• Exercise aim:
Read the records below. Copy each line where the string "slack" occurs.

== Segment start ==

$ cat src/rtl/bp_fe_bht_update_queue.sv
// bp_fe_bht_update_queue: FIFO of resolved-branch updates draining one per cycle into the BHT write port.
// Optional same-cycle bypass when empty is enabled by defining BP_FE_BHT_UPDQ_BYPASS_EN.
module bp_fe_bht_update_queue #(
   parameter int bht_idx_width_p = 9,
   parameter int els_p           = 4,
   localparam int ptr_w          = $clog2(els_p),
   localparam int cnt_w          = $clog2(els_p + 1)
) (
   input  logic                       clk_i,
   input  logic                       reset_n_i,
   input  logic                       upd_v_i,
   input  logic [bht_idx_width_p-1:0] upd_idx_i,
   input  logic                       upd_taken_i,
   output logic                       upd_ready_o,
   input  logic                       stall_i,
   input  logic                       flush_i,
   output logic                       w_v_o,
   output logic [bht_idx_width_p-1:0] idx_w_o,
   output logic                       correct_o,
   output logic [cnt_w-1:0]           count_o
);
   logic [bht_idx_width_p-1:0] idx_q [els_p];
   logic                       taken_q [els_p];
   logic [ptr_w-1:0]           head_q, head_d, tail_q, tail_d;
   logic [cnt_w-1:0]           count_q, count_d;
   logic                       empty, full, enq, deq, byp;
   // handshake, write-port drive and next-state pointers/occupancy
   always_comb begin
      empty       = count_q == '0;
      full        = count_q == cnt_w'(els_p);
      upd_ready_o = reset_n_i & ~full & ~flush_i;
      deq         = ~empty & ~stall_i & ~flush_i;
`ifdef BP_FE_BHT_UPDQ_BYPASS_EN
      byp         = reset_n_i & empty & ~stall_i & ~flush_i & upd_v_i;
      w_v_o       = deq | byp;
      idx_w_o     = byp ? upd_idx_i : idx_q[head_q];
      correct_o   = byp ? upd_taken_i : taken_q[head_q];
`else
      byp         = 1'b0;
      w_v_o       = deq;
      idx_w_o     = idx_q[head_q];
      correct_o   = taken_q[head_q];
`endif
      enq         = upd_v_i & upd_ready_o & ~byp;
      head_d      = flush_i ? '0 : (deq ? head_q + ptr_w'(1) : head_q);
      tail_d      = flush_i ? '0 : (enq ? tail_q + ptr_w'(1) : tail_q);
      count_d     = flush_i ? '0 : count_q + cnt_w'(enq) - cnt_w'(deq);
      count_o     = count_q;
   end
   // pointer/occupancy state and entry storage; reset clears everything so outputs never show X
   always_ff @(posedge clk_i or negedge reset_n_i) begin
      if (!reset_n_i) begin
         head_q  <= '0;
         tail_q  <= '0;
         count_q <= '0;
         for (int i = 0; i < els_p; i++) begin
            idx_q[i]   <= '0;
            taken_q[i] <= 1'b0;
         end
      end else begin
         head_q  <= head_d;
         tail_q  <= tail_d;
         count_q <= count_d;
         if (enq) begin
            idx_q[tail_q]   <= upd_idx_i;
            taken_q[tail_q] <= upd_taken_i;
         end
      end
   end
endmodule
$ cat config.mk
export PLATFORM = sky130hd
export DESIGN_NAME = bp_fe_bht_update_queue
export DESIGN_NICKNAME = d
export VERILOG_FILES = /design/src/rtl/bp_fe_bht_update_queue.sv
export SDC_FILE = /design/constraint.sdc
export NUM_CORES = 1
export LEC_CHECK = 0
export ABC_CLOCK_PERIOD_IN_PS = 4050
export CAP_MARGIN = 25
export CORE_ASPECT_RATIO = 0.6
export CORE_MARGIN = 8
export CORE_UTILIZATION = 55
export DETAILED_ROUTE_END_ITERATION = 10
export PLACE_DENSITY = 0.79
export SLEW_MARGIN = 10
export SYNTH_ARGS = -nofsm -noshare
export SYNTH_HDL_FRONTEND = slang
export SYNTH_SLANG_ARGS = --single-unit
$ cat constraint.sdc
create_clock -name clk_i -period 4.05 [get_ports clk_i]
set_clock_uncertainty 0.2 [all_clocks]
set_input_delay 0.81 -clock clk_i [delete_from_list [all_inputs] [get_ports clk_i]]
set_output_delay 0.81 -clock clk_i [all_outputs]
set_load 0.01 [all_outputs]
==> summary.md, run 1 <==
| Metric | Value |
|---|---|
| Status | finished clean |
| Met3 routed WL | roughly 170 µm |
| Post-CTS setup repair buffer count | 0 |
| Post-detailed-routing wire length | 4.61 mm |
| Cell family with most CP delay | flip-flops |
| Critical setup path kind | reg -> out |
| Wire length of the first global-routing pass | roughly 7.6 mm |
| Layout overhead on the synthesized area | 19.8% |
| Start of the worst register-to-register path | count_o[1] |
| Cell area after synthesis | around 0.0024 mm² |
| # setup viols final | 0 |
| Global-route congestion overflow total | 0 |
| Starting DRC count in detailed routing | 67 |
| CORE AREA | ~0.0041 mm² |
| Depth of the worst register-to-register path | 10 |
| CP Cell Sequence | mux4_2, clkdlybuf4s50_1 |
| DRT antenna net count | 0 |
| Vias per inst | 5.53 |
| Overall fraction of global-route tracks in use | 15.0% |
| Cell row count | 18 |
| Count of unresolved DRC violations after routing | 0 |
| Post-synth net total | about 160 |
| Final total negative setup slack | 0 ns |
| Post-synthesis register bit count | 47 |
| Final Cycle Share | 81.3% |
| Cell variety after synth | 24 |
| Post-synth EDFFs | 0 |
| Ant diodes | 0 |
| Wire length on met2 | between 2 and 2.5 mm |
| Clock latency on the worst-skew pair | roughly 0.30 ns |
| F_max | about 300 MHz |
| Clock sink total | 47 |
| DIE AREA | ~0.0068 mm² |
| Resized Gates After CTS | 0 |
| Area taken by flip-flops and latches | 0.00118 mm² |
| Power density over the cells | 598 mW/mm² |
| Minimum setup slack among reg-to-reg paths | 1.40 ns |
| Average instance area after synthesis | between 15 and 20 µm² |
| Pin count of the biggest net entering global routing | 31 |
| Async set-or-reset flop fraction in the synthesized netlist | between 90% and 100% |
| Total of buffers placed on input and output ports | 29 |
| Arrival time at the worst endpoint | 2.28 ns |
| Fraction of layout cells with a size suffix above 1 | roughly two fifths |
| Number of nets in the final layout | 200 |
| Transition time at the pin with the least slew margin | 0.773 ns |
| Clock transition at the register clock pins on the worst setup and hold paths after CTS | roughly 0.090 ns |
| Die Wd | roughly 100 µm |
| Total number of H-tree levels | 2 |
| Final hold slack | between 0.3 and 0.4 ns |
| Slew Limit Headroom | between 40% and 50% |
| CTS Buf Count | 5 |
| Final hold violation count | 0 |
| Count of mapped cells out of synthesis | 142 |
| Top flip-flop cell by instance count after synthesis | sky130_fd_sc_hd__dfrtp_1 |
| Buf/Inv on CP | 1 |
| Worst path required time | between 3 and 4 ns |
| R2R Path End | count_o[2] |
| Combined area of the multi-input logic cells | approximately 0.0012 mm² |
| Number of maximum-capacitance violations | 0 |
| Filler cells | approximately 280 |
| Routability congestion estimate | between 0.7 and 0.8 |
| Met1 wire length | between 2 and 2.5 mm |
| CP startpoint kind | flip-flop |
| Longest individual stage delay on the worst path | about 0.85 ns |
| Post-DR wirelength/cell | 19.3 µm |
| Worst Hold Class | in -> async |
| Master of the slowest instance on the critical path | sky130_fd_sc_hd__dfrtp_1 |
| IR drop worst, VDD | 0.312 mV |
| Crit. End Element | primary output |
| Number of antenna violations at the first check in global routing | 0 |
| Detailed placer's ending HPWL | between 3 and 4 mm |
| Count of TritonRoute iterations in the first routing pass | 4 |
| Number of global-route vias before repair | between 1,000 and 1,500 |
| Post-CTS Hold Buffers | 0 |
| Library cell used as clock root buffer | sky130_fd_sc_hd__clkbuf_8 |
| Static leakage power | around 1.2 nW |
| Worst-path fanout max | 13 |
| Count of pins on the block boundary | 30 |
| CTS tree | yes |
| Seq/Total Area, Yosys | about half |
| Largest buffer count on any clock path | 2 |
| Number of warnings issued by yosys | 0 |
| Starting utilization of the core area | 57.5% |
| Count of final max-slew check failures | 0 |
| Top layer used by detailed routing | met4 |
| Die boundary height | 67.0 µm |
| Count of vias placed by the detailed router | between 1,000 and 1,500 |
| Setup repair after global routing missed its margin | no |
| Clock period minus worst slack | approximately 3.3 ns |
-- where the power goes --
group	leakage, nW	switching (W)	internal (W)
combinational	0.593	0.000226	0.000470
clock	0.0422	0.000151	0.000121
sequential	0.614	0.000124	0.000612
-- final cells by class --
class | count | area share, %
Clock buffer | 7 | 2.68
Clock inverter | 1 | 0.176
Inverter | 5 | 0.658
Multi-Input combinational cell | 83 | 40.8
Sequential cell | 47 | 41.2
Tap cell | 60 | 2.63
Timing Repair Buffer | 36 | 11.8
-- state kept, by name, summed over array words and instances, names as in the netlist --
name / count
taken_q: 4
count_o: 3
idx_q: 36
tail_q: 2
head_q: 2
-- cell usage after synthesis (2+ instances only) --
cell type,n,area (µm²)
sky130_fd_sc_hd__a21oi_1,2,10.0
sky130_fd_sc_hd__buf_2,2,10.0
sky130_fd_sc_hd__buf_6,4,45.0
sky130_fd_sc_hd__dfrtp_1,47,1180
sky130_fd_sc_hd__ha_1,6,75.1
sky130_fd_sc_hd__inv_1,5,18.8
sky130_fd_sc_hd__mux2_4,40,601
sky130_fd_sc_hd__mux4_2,10,225
sky130_fd_sc_hd__nand2b_1,2,12.5
sky130_fd_sc_hd__nor2_1,3,11.3
sky130_fd_sc_hd__nor3_1,3,15.0
sky130_fd_sc_hd__nor4b_2,4,60.1
sky130_fd_sc_hd__o21ai_0,2,10.0
sky130_fd_sc_hd__or3_1,2,12.5
-- layer usage --
layer,up-vias,global-route usage (%)
li1,586,-
met1,708,20.2
met2,20,22.4
met3,8,4.89
met4,0,4.97
met5,-,0
-- layout by cell type, fill, tap and decap left out --
cell type                         synthesis  routed
sky130_fd_sc_hd__buf_2                    2       1
sky130_fd_sc_hd__mux4_2                  10      10
sky130_fd_sc_hd__nor2_1                   3       3
sky130_fd_sc_hd__ha_1                     6       6
sky130_fd_sc_hd__or3_1                    2       2
sky130_fd_sc_hd__xnor2_1                  1       1
sky130_fd_sc_hd__clkinv_2                 0       1
sky130_fd_sc_hd__mux2i_1                  1       1
sky130_fd_sc_hd__nor3b_4                  1       1
sky130_fd_sc_hd__mux2_2                   1       1
sky130_fd_sc_hd__mux2_4                  40      40
sky130_fd_sc_hd__nor3b_1                  1       1
sky130_fd_sc_hd__nor3_1                   3       3
sky130_fd_sc_hd__a21oi_1                  2       2
sky130_fd_sc_hd__clkdlybuf4s50_1          0      28
sky130_fd_sc_hd__clkbuf_8                 0       5
sky130_fd_sc_hd__clkbuf_1                 1       2
sky130_fd_sc_hd__o21ai_0                  2       2
sky130_fd_sc_hd__inv_1                    5       5
sky130_fd_sc_hd__xor2_1                   1       1
sky130_fd_sc_hd__buf_4                    0       7
sky130_fd_sc_hd__nand2_1                  1       1
sky130_fd_sc_hd__nor4b_4                  0       4
sky130_fd_sc_hd__dfrtp_1                 47      47
sky130_fd_sc_hd__fa_1                     1       1
sky130_fd_sc_hd__nor2b_1                  1       1
sky130_fd_sc_hd__nand2b_1                 2       2
-- worst max path at each step --
| stage | end | cells past startpoint | startpoint |
|---|---|---|---|
| 3_5_place_dp | count_o[2] | 11 | flush_i |
| 4_1_cts | idx_w_o[2] | 2 | head_q[0] |
| 5_1_grt | idx_w_o[2] | 2 | head_q[0] |
| 3_3_place_gp | count_o[2] | 11 | flush_i |
| 2_1_floorplan | count_o[2] | 9 | flush_i |
| 6_report | idx_w_o[2] | 2 | head_q[0] |
-- per-stage QoR --
step	setup WS, ns	utilization, %	power, W	instance area (µm²)	std cells
after global routing	0.653	68.8	0.00180	2850	239
final	0.757	68.8	0.00171	2850	239
after detailed placement	0.541	66.8	0.00144	2770	231
after global placement	0.659	66.8	0.00141	2770	231
after CTS	0.718	68.8	0.00172	2850	239
after floorplan	1.31	-	0.00115	2380	142
-- kinds of logic after synthesis --
logic type,Yosys count,share of synthesized area (%)
multiplexers,52,35.6
flip-flops,47,49.4
AND/OR/NAND/NOR,18,6.20
buffers and inverters,12,3.26
adder cells (fa/ha/maj),7,3.99
AO/OA/AOI/OAI,4,0.841
XOR/XNOR,2,0.736
Note: power is estimated with default switching activity, not from simulation.
==> run 2, diff against run 1 <==
- ABC_CLOCK_PERIOD_IN_PS: 4050 -> 3100
- clock period: 4.05 -> 3.1 ns (I/O delays scaled with it)
==> summary.md, run 2 (synthesis results as in run 1) <==
| Metric | Value |
|---|---|
| Switching pwr | 0.000646 W (was 0.000502 W) |
| Count of pins on the block boundary | 30 (unchanged) |
| CTS Buf Count | 5 (unchanged) |
| Post-detailed-routing wire length | 4.65 mm (was 4.61 mm) |
| Number of cells in the finished layout apart from fillers | 242 (was 239) |
| Post-DR wirelength/cell | 19.2 µm (was 19.3 µm) |
| Routability congestion estimate | 0.751 (was 0.779) |
| Clock latency on the worst-skew pair | 0.30 ns (about the same) |
| DIE AREA | 0.00676 mm² (unchanged) |
| Total of buffers placed on input and output ports | 29 (unchanged) |
| Number of antenna violations at the first check in global routing | 0 (unchanged) |
| Fraction of layout cells with a size suffix above 1 | 41.8% (was 39.1%) |
| Static leakage power | 1.27 nW (was 1.25 nW) |
| Largest register by flop count | idx_q (unchanged) |
| Global-route congestion overflow total | 0 (unchanged) |
| Die boundary height | 67.0 µm (unchanged) |
| CTS tree | yes (unchanged) |
| Wire length of the first global-routing pass | 7.91 mm (was 7.61 mm) |
| Power density over the cells | 775 mW/mm² (was 598 mW/mm²) |
| Power after layout | 0.00224 W (was 0.00171 W) |
| Most frequent cells in the layout | 46 x sky130_fd_sc_hd__dfrtp_1, 40 x sky130_fd_sc_hd__mux2_4, 28 x sky130_fd_sc_hd__clkdlybuf4s50_1 (was 47 x sky130_fd_sc_hd__dfrtp_1, 40 x sky130_fd_sc_hd__mux2_4, 28 x sky130_fd_sc_hd__clkdlybuf4s50_1) |
| Most common library cell in the layout ignoring fill and taps | sky130_fd_sc_hd__dfrtp_1 (unchanged) |
| Largest buffer count on any clock path | 2 (unchanged) |
| Setup repair after global routing missed its margin | no (unchanged) |
| Pin count of the biggest net entering global routing | 29 (was 31) |
| Combinational fraction of design power | 40.6% (was 40.8%) |
| Slew Limit Headroom | 62.5% (was 48.5%) |
| Ant diodes | 0 (unchanged) |
| Count of final max-slew check failures | 0 (unchanged) |
| Arrival time at the worst endpoint | 2.07 ns (was 2.28 ns) |
| Summed area of non-filler cells in the final layout | 0.00289 mm² (was 0.00285 mm²) |
| Status | finished clean (unchanged) |
| Number of flip-flops in the largest register | 36 (unchanged) |
| Placed insts | 235 (was 231) |
| Cell internal pwr | 0.00159 W (was 0.00120 W) |
| Layout overhead on the synthesized area | 21.3% (was 19.8%) |
| Sequential share of power | 42.9% (was 43.2%) |
| Post-CTS Hold Buffers | 0 (unchanged) |
| Final total negative setup slack | 0 ns (unchanged) |
| Crit. End Element | primary output (unchanged) |
| Starting utilization of the core area | 57.5% (unchanged) |
| Area after DPL | 0.00280 mm² (was 0.00277 mm²) |
| Overall fraction of global-route tracks in use | 15.7% (was 15.0%) |
| Critical setup path kind | in -> out (was reg -> out) |
| Clock period minus worst slack | approximately 2.9 ns |
| CORE AREA | 0.00414 mm² (unchanged) |
| Number of global-route vias before repair | 1,524 (was 1,434) |
| Vias per inst | 5.45 (was 5.53) |
| Cell row count | 18 (unchanged) |
| Number of nets in the final layout | 204 (was 200) |
| Library cell used as clock root buffer | sky130_fd_sc_hd__clkbuf_8 (unchanged) |
| CP startpoint kind | primary input (was flip-flop) |
| Count of vias placed by the detailed router | 1,318 (was 1,322) |
| Clock transition at the register clock pins on the worst setup and hold paths after CTS | 0.08 ns (was 0.09 ns) |
| Count of TritonRoute iterations in the first routing pass | 4 (unchanged) |
| Clock sink total | 47 (unchanged) |
| DRT antenna net count | 0 (unchanged) |
| Worst-path fanout max | 7 (was 13) |
| Die Wd | 101 µm (unchanged) |
| Total number of H-tree levels | 2 (unchanged) |
| Detailed placer's ending HPWL | 3.34 mm (was 3.29 mm) |
| Worst Hold Class | in -> async (unchanged) |
| Number of maximum-capacitance violations | 0 (unchanged) |
| Transition time at the pin with the least slew margin | 0.563 ns (was 0.773 ns) |
| Final core utilization | 69.7% (was 68.8%) |
| F_max | roughly 350 MHz |
| Fraction of power spent switching nets | 28.9% (was 29.4%) |
| Final Cycle Share | between 90 and 100% |
| Worst path required time | 2.28 ns (was 3.04 ns) |
| Post-CTS setup repair buffer count | 0 (unchanged) |
| # setup viols final | 0 (unchanged) |
| Resized Gates After CTS | 1 (was 0) |
| IR drop worst, VDD | 0.419 mV (was 0.312 mV) |
| Starting DRC count in detailed routing | 36 (was 67) |
| Power share of the clock group | 16.5% (was 16.0%) |
| Minimum setup slack among reg-to-reg paths | 0.53 ns (was 1.40 ns) |
| Final hold violation count | 0 (unchanged) |
| Count of unresolved DRC violations after routing | 0 (unchanged) |
run 2: routing by layer:
layer | part of all wire (%) | routed length [µm] | vias up | GRT usage, %
met5 | 0 | 0 | - | 0
met3 | 6.0 | 280 | 12 | 6.13
li1 | - | - | 596 | -
met4 | 2.0 | 93 | 0 | 6.26
met1 | 45 | 2090 | 684 | 19.6
met2 | 47 | 2190 | 26 | 24.1
run 2: stage by stage:
stage | worst slack [ns] | hold WS, ns
after floorplan | 0.555 | 0.124
after global placement | 0.241 | 0.288
after detailed placement | 0.143 | 0.291
after CTS | 0.225 | 0.123
after global routing | 0.162 | 0.137
final | 0.214 | 0.123
run 2: power groups by stage:
stage	combinational, W	sequential [W]	clock (W)
3_5_place_dp	0.000922	0.000965	0
2_1_floorplan	0.000591	0.000904	0
6_report	0.000910	0.000960	0.000369
3_3_place_gp	0.000896	0.000952	0
4_1_cts	0.000922	0.000964	0.000382
5_1_grt	0.000981	0.000990	0.000409
run 2: worst max-delay path, cell delays in order:
cell                              delay [ns]
sky130_fd_sc_hd__clkdlybuf4s50_1        0.52
sky130_fd_sc_hd__nor3_1                 0.33
sky130_fd_sc_hd__clkdlybuf4s50_1        0.60
run 2: cell type report:
| cell class | instances | area (µm²) |
|---|---|---|
| fillers | 284 | 1250 |
| repair buffers | 40 | 368 |
| inverters | 5 | 18.8 |
| flip-flops and latches | 47 | 1180 |
| clock buffers | 6 | 82.6 |
| clock inverters | 1 | 5.00 |
| multi-input cells | 83 | 1160 |
| well taps | 60 | 75.1 |
run 2: final timing paths:
path | depth (start not counted) | startpoint | to
min in group clk_i | 1 | idx_q[12] | idx_q[12]
min | 2 | reset_n_i | count_o[0]
max reg2reg | 10 | count_o[1] | count_o[2]
max in group asynchronous | 2 | reset_n_i | head_q[0]
min reg2reg | 1 | idx_q[12] | idx_q[12]
max | 3 | flush_i | w_v_o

== Segment end ==

• Task result:
| Final total negative setup slack | 0 ns |
| Minimum setup slack among reg-to-reg paths | 1.40 ns |
| Final hold slack | between 0.3 and 0.4 ns |
| Clock period minus worst slack | approximately 3.3 ns |
| Final total negative setup slack | 0 ns (unchanged) |
| Clock period minus worst slack | approximately 2.9 ns |
| Minimum setup slack among reg-to-reg paths | 0.53 ns (was 1.40 ns) |
stage | worst slack [ns] | hold WS, ns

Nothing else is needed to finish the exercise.